Submissions of the parties

Mr Whitt’s submissions

  1. Mr Whitt made 10 submissions on why his interpretation is preferred. The tenth submission sought to rely on conduct subsequent to the making of the Agreement, where Clough Projects made superannuation contributions for Mr Whitt during an earlier period of employment (on the Wheatstone project) and where those payments were not subject to the maximum superannuation base. I accepted Clough Project’s submissions that evidence of post-contractual conduct cannot be used as an aid to the construction of a written contract and that the same principle applies to the construction of an industrial instrument such as an award or enterprise agreement: see Agricultural and Rural Finance Pty Limited v Gardiner [2008] HCA 57 at [35] (Gummow, Hayne and Kiefel JJ) and Sir Kim Lewison and David Hughes, The Interpretation of Contracts in Australia (Lawbook Co., 2012) at 122-30.

  2. The nine remaining submissions are:

    32. First, cl 3.11 defines the basis on which an offshore employee’s “ordinary time earnings” are calculated as being his or her “Customary Work Hours during the On Duty Period”. These terms are defined in cl 1.4 as being a period of up to 12 hours on each of the total number of days that the employee is rostered to work. It is therefore plain that the Respondent is required to make superannuation contributions on earnings from hours that are specific to the Agreement.

    33. Second, the terms “Customary Work Hours” and “On Duty Period” are defined in cl 1.4 by reference to further defined terms such as “Offshore Employee”, “Work Cycle” and “Rostered Working Days”. The Agreement thereby sets up a specific architecture for the making of superannuation contributions for offshore employees. That architecture can only be understood by having regard to the defined (and often internally referential) terms of the Agreement itself.

    34. Third, and having regard to those defined terms, the “Customary Work Hours during the On Duty Period” of an offshore employee exceed the “38 hour standard” set out in s 62 of the FW Act and discussed by Allsop CJ in Bluescope Steel at [39] to [42]. The Agreement therefore departs from the “standard” approach of calculating superannuation contributions set out in the SGA Act.

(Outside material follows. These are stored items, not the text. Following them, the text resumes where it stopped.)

[design/flow/design.v]
module clk_div(
    input clk,
    input rst,
    output reg tick_1hz
    );
    parameter CLK_FREQ = 1000; 
    reg [31:0] cnt; 
    always @(posedge clk or posedge rst) begin
        if (rst) begin
            cnt <= 0;
            tick_1hz <= 0;
        end 
        else begin
            if (cnt >= CLK_FREQ - 1) begin
                cnt <= 0;
                tick_1hz <= 1;
            end 
            else begin
                cnt <= cnt + 1;
                tick_1hz <= 0; 
            end
        end
    end
endmodule
module time_counter(
    input clk,
    input rst,
    input tick_1hz,
    input adjust,    
    input up,        
    input up_ten,    
    output reg [3:0] cur_h_ten, cur_h_one,
    output reg [3:0] cur_m_ten, cur_m_one,
    output reg [3:0] cur_s_ten, cur_s_one,
    output reg [1:0] adjust_mode,
    output reg led4, led6, led8
    );
    reg prev_adjust, prev_up, prev_up_ten;
    wire adjust_pulse, up_pulse, up_ten_pulse;
    always @(posedge clk) begin
        prev_adjust <= adjust;
        prev_up     <= up;
        prev_up_ten <= up_ten;
    end
    assign adjust_pulse = adjust & (~prev_adjust);
    assign up_pulse     = up & (~prev_up);
    assign up_ten_pulse = up_ten & (~prev_up_ten);
    always @(posedge clk or posedge rst) begin
        if(rst) adjust_mode <= 0;
        else if(adjust_pulse) begin
            if(adjust_mode >= 3) adjust_mode <= 0;
            else adjust_mode <= adjust_mode + 1;
        end
    end
    always @(*) begin
        case(adjust_mode)
            2'd0: {led4, led6, led8} = 3'b111;  
            2'd1: {led4, led6, led8} = 3'b001;  
            2'd2: {led4, led6, led8} = 3'b010;  
            2'd3: {led4, led6, led8} = 3'b100;  
            default: {led4, led6, led8} = 3'b111;
        endcase
    end
    always @(posedge clk or posedge rst) begin
        if(rst) begin
            {cur_h_ten, cur_h_one} <= 0;
            {cur_m_ten, cur_m_one} <= 0;
            {cur_s_ten, cur_s_one} <= 0;
        end
        else begin
            if(adjust_mode == 0 && tick_1hz) begin
                if(cur_s_one == 9) begin
                    cur_s_one <= 0;
                    if(cur_s_ten == 5) begin
                        cur_s_ten <= 0;
                        if(cur_m_one == 9) begin
                            cur_m_one <= 0;
                            if(cur_m_ten == 5) begin
                                cur_m_ten <= 0;
                                if(cur_h_ten == 2 && cur_h_one == 3) begin
                                    cur_h_ten <= 0; cur_h_one <= 0;
                                end else if(cur_h_one == 9) begin
                                    cur_h_one <= 0; cur_h_ten <= cur_h_ten + 1;
                                end else begin
                                    cur_h_one <= cur_h_one + 1;
                                end
                            end else cur_m_ten <= cur_m_ten + 1;
                        end else cur_m_one <= cur_m_one + 1;
                    end else cur_s_ten <= cur_s_ten + 1;
                end else cur_s_one <= cur_s_one + 1;
            end
            else if(up_pulse) begin
                case(adjust_mode)
                    2'd1: begin  
                        if(cur_s_one == 9) begin
                             cur_s_one <= 0;
                             if(cur_s_ten == 5) cur_s_ten <= 0;
                              else cur_s_ten <= cur_s_ten + 1;
                        end else cur_s_one <= cur_s_one + 1;
                    end
                    2'd2: begin  
                        if(cur_m_one == 9) begin
                             cur_m_one <= 0;
                             if(cur_m_ten == 5) cur_m_ten <= 0; 
                             else cur_m_ten <= cur_m_ten + 1;
                        end else cur_m_one <= cur_m_one + 1;
                    end
                    2'd3: begin  
                        if(cur_h_ten == 2 && cur_h_one == 3) begin
                            cur_h_ten <= 0; cur_h_one <= 0;
                        end else if(cur_h_one == 9) begin
                            cur_h_one <= 0; cur_h_ten <= cur_h_ten + 1;
                        end else begin
                            cur_h_one <= cur_h_one + 1;
                        end
                    end
                endcase
            end
            else if(up_ten_pulse) begin
                case(adjust_mode)
                    2'd1: begin 
                        if(cur_s_ten >= 5) cur_s_ten <= 0;
                        else cur_s_ten <= cur_s_ten + 1;
                    end
                    2'd2: begin 
                        if(cur_m_ten >= 5) cur_m_ten <= 0;
                        else cur_m_ten <= cur_m_ten + 1;
                    end
                    2'd3: begin 
                        if(cur_h_ten == 2) begin
                            cur_h_ten <= 0;
                            cur_h_one <= cur_h_one + 6;
                        end
                        else if(cur_h_ten == 1 && cur_h_one >= 4) begin
                            cur_h_ten <= 0;
                            cur_h_one <= cur_h_one - 4;
                        end
                        else begin
                            cur_h_ten <= cur_h_ten + 1;
                        end
                    end
                endcase
            end
        end
    end
endmodule
module time_converter(
    input [3:0] h_ten, h_one, 
    input world_clock, h24,
    input usa, england, spain,
    output reg [3:0] disp_h_ten, disp_h_one,
    output reg am, pm
    );
    integer k_time;  
    integer w_time;  
    always @(*) begin
        k_time = h_ten * 10 + h_one;
        w_time = k_time; 
        if (world_clock) begin
            if (usa) begin      
                w_time = k_time - 14;
                if (w_time < 0) w_time = w_time + 24; 
            end
            else if (england) begin 
                w_time = k_time - 9;
                if (w_time < 0) w_time = w_time + 24;
            end
            else if (spain) begin   
                w_time = k_time - 8;
                if (w_time < 0) w_time = w_time + 24;
            end
        end
        am = 0; 
        pm = 0;
        if (h24 || world_clock) begin
        end
        else begin
            if (w_time < 12) begin
                am = 1; pm = 0;
                if (w_time == 0) w_time = 12;
            end
            else begin
                am = 0; pm = 1;
                if (w_time > 12) w_time = w_time - 12;
            end
        end
        disp_h_ten = w_time / 10;
        disp_h_one = w_time % 10;
    end
endmodule
module stopwatch(
    input clk, rst,
    input enable_mode, 
    input btn_start,
    input btn_reset,
    output reg [3:0] m_ten, m_one,
    output reg [3:0] s_ten, s_one,
    output reg [3:0] ms_ten, ms_one,
    output reg [3:0] lap_m10, lap_m1,
    output reg [3:0] lap_s10, lap_s1,
    output reg [3:0] lap_ms10, lap_ms1
    );
reg [18:0] cnt_div;
    wire tick_10ms;
    assign tick_10ms = (cnt_div == 10 - 1);
    always @(posedge clk or posedge rst) begin
        if(rst) cnt_div <= 0;
        else if(tick_10ms) cnt_div <= 0;
        else cnt_div <= cnt_div + 1;
    end
    reg prev_start, prev_reset;
    wire start_pulse = btn_start & ~prev_start;
    wire reset_pulse = btn_reset & ~prev_reset;
    always @(posedge clk) begin
        prev_start <= btn_start;
        prev_reset <= btn_reset;
    end
    reg running; 
    always @(posedge clk or posedge rst) begin
        if(rst) begin
            {m_ten, m_one, s_ten, s_one, ms_ten, ms_one} <= 0;
            {lap_m10, lap_m1, lap_s10, lap_s1, lap_ms10, lap_ms1} <= 0;
            running <= 0;
        end
        else if(enable_mode) begin 
            if(start_pulse) begin
                running <= ~running;
                if (running) begin
                    lap_m10 <= m_ten; lap_m1 <= m_one;
                    lap_s10 <= s_ten; lap_s1 <= s_one;
                    lap_ms10 <= ms_ten; lap_ms1 <= ms_one;
                end
            end
            if(reset_pulse) begin
                running <= 0;
                {m_ten, m_one, s_ten, s_one, ms_ten, ms_one} <= 0;
                {lap_m10, lap_m1, lap_s10, lap_s1, lap_ms10, lap_ms1} <= 0;
            end
            if(running && tick_10ms) begin
                if(ms_one == 9) begin
                    ms_one <= 0;
                    if(ms_ten == 9) begin
                        ms_ten <= 0;
                        if(s_one == 9) begin
                            s_one <= 0;
                            if(s_ten == 5) begin
                                s_ten <= 0;
                                if(m_one == 9) begin
                                    m_one <= 0;
                                    if(m_ten == 5) m_ten <= 0;
                                    else m_ten <= m_ten + 1;
                                end else m_one <= m_one + 1;
                            end else s_ten <= s_ten + 1;
                        end else s_one <= s_one + 1;
                    end else ms_ten <= ms_ten + 1;
                end else ms_one <= ms_one + 1;
            end
        end
    end
endmodule
module timer(
    input clk, rst,
    input enable_mode,
    input btn_start,
    input btn_min,
    input btn_sec,
    input btn_clear,
    input btn_stop_alarm,
    output reg [3:0] tm_m10, tm_m1,
    output reg [3:0] tm_s10, tm_s1,
    output reg [3:0] set_m10, set_m1,
    output reg [3:0] set_s10, set_s1,
    output reg alarm_on
    );
    reg [31:0] cnt;
    wire tick_1hz;
    parameter CLK_FREQ = 1000;
    assign tick_1hz = (cnt == CLK_FREQ - 1);
    always @(posedge clk or posedge rst) begin
        if(rst) cnt <= 0;
        else if(cnt >= CLK_FREQ - 1) cnt <= 0; 
        else cnt <= cnt + 1;
    end
    reg prev_start, prev_min, prev_sec, prev_clear, prev_stop;
    wire start_pulse = btn_start & ~prev_start;
    wire min_pulse   = btn_min   & ~prev_min;
    wire sec_pulse   = btn_sec   & ~prev_sec;
    wire clear_pulse = btn_clear & ~prev_clear;
    wire stop_pulse  = btn_stop_alarm & ~prev_stop;
    always @(posedge clk) begin
        prev_start <= btn_start; prev_min <= btn_min; prev_sec <= btn_sec;
        prev_clear <= btn_clear; prev_stop <= btn_stop_alarm;
    end
    reg running; 
    wire is_zero = (tm_m10==0 && tm_m1==0 && tm_s10==0 && tm_s1==0);
    always @(posedge clk or posedge rst) begin
        if(rst) begin
            {tm_m10, tm_m1, tm_s10, tm_s1} <= 0;
            {set_m10, set_m1, set_s10, set_s1} <= 0;
            running <= 0; alarm_on <= 0;
        end
        else if(enable_mode) begin
            if (alarm_on && stop_pulse) begin 
                alarm_on <= 0; 
                running <= 0; 
            end
            else if (clear_pulse) begin
                {tm_m10, tm_m1, tm_s10, tm_s1} <= 0;
                {set_m10, set_m1, set_s10, set_s1} <= 0;
                running <= 0; alarm_on <= 0;
            end
            else if(!running && !alarm_on) begin
                if(min_pulse) begin 
                    if(tm_m1 == 9) begin 
                        tm_m1<=0; tm_m10<=tm_m10+1; 
                        set_m1<=0; set_m10<=set_m10+1; 
                    end 
                    else begin 
                        tm_m1 <= tm_m1 + 1;
                        set_m1 <= set_m1 + 1;          
                    end
                end
                if(sec_pulse) begin 
                    if(tm_s10 == 5) begin
                        tm_s10 <= 0; 
                        set_s10 <= 0;                  
                    end 
                    else begin
                        tm_s10 <= tm_s10 + 1;
                        set_s10 <= set_s10 + 1;        
                    end
                    tm_s1 <= 0; set_s1 <= 0; 
                end
            end
            if(start_pulse && !alarm_on && !is_zero) running <= ~running;
            if(running && tick_1hz) begin
                if(is_zero) begin 
                    running <= 0; 
                    alarm_on <= 1; 
                end
                else begin
                    if(tm_s1 == 0) begin
                        tm_s1 <= 9;
                        if(tm_s10 == 0) begin
                            tm_s10 <= 5;
                            if(tm_m1 == 0) begin
                                tm_m1 <= 9;
                                if(tm_m10 > 0) tm_m10 <= tm_m10 - 1;
                            end else tm_m1 <= tm_m1 - 1;
                        end else tm_s10 <= tm_s10 - 1;
                    end else tm_s1 <= tm_s1 - 1;
                end
            end
        end
        else begin 
            alarm_on <= 0; 
            running <= 0; 
        end
    end
endmodule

    35. Fourth, cl 3.11 uses the word “including” to expand the basis on which “ordinary time earnings” are calculated for offshore employees to extend beyond mere “Customary Work Hours during the On Duty Period” to also include “travel time paid for Mobilisation and Demobilisation Travel Day”. Paid travel time would not ordinarily be considered “ordinary time earnings” for the purposes of the SGA Act where the employee is not, in fact, working during that period.

    36. Fifth, the Agreement acknowledges that “ordinary time earnings” for onshore employees are calculated by reference to their “Ordinary Hours”, reinforcing that the “ordinary time earnings” for offshore employees are calculated by reference to a different set out hours.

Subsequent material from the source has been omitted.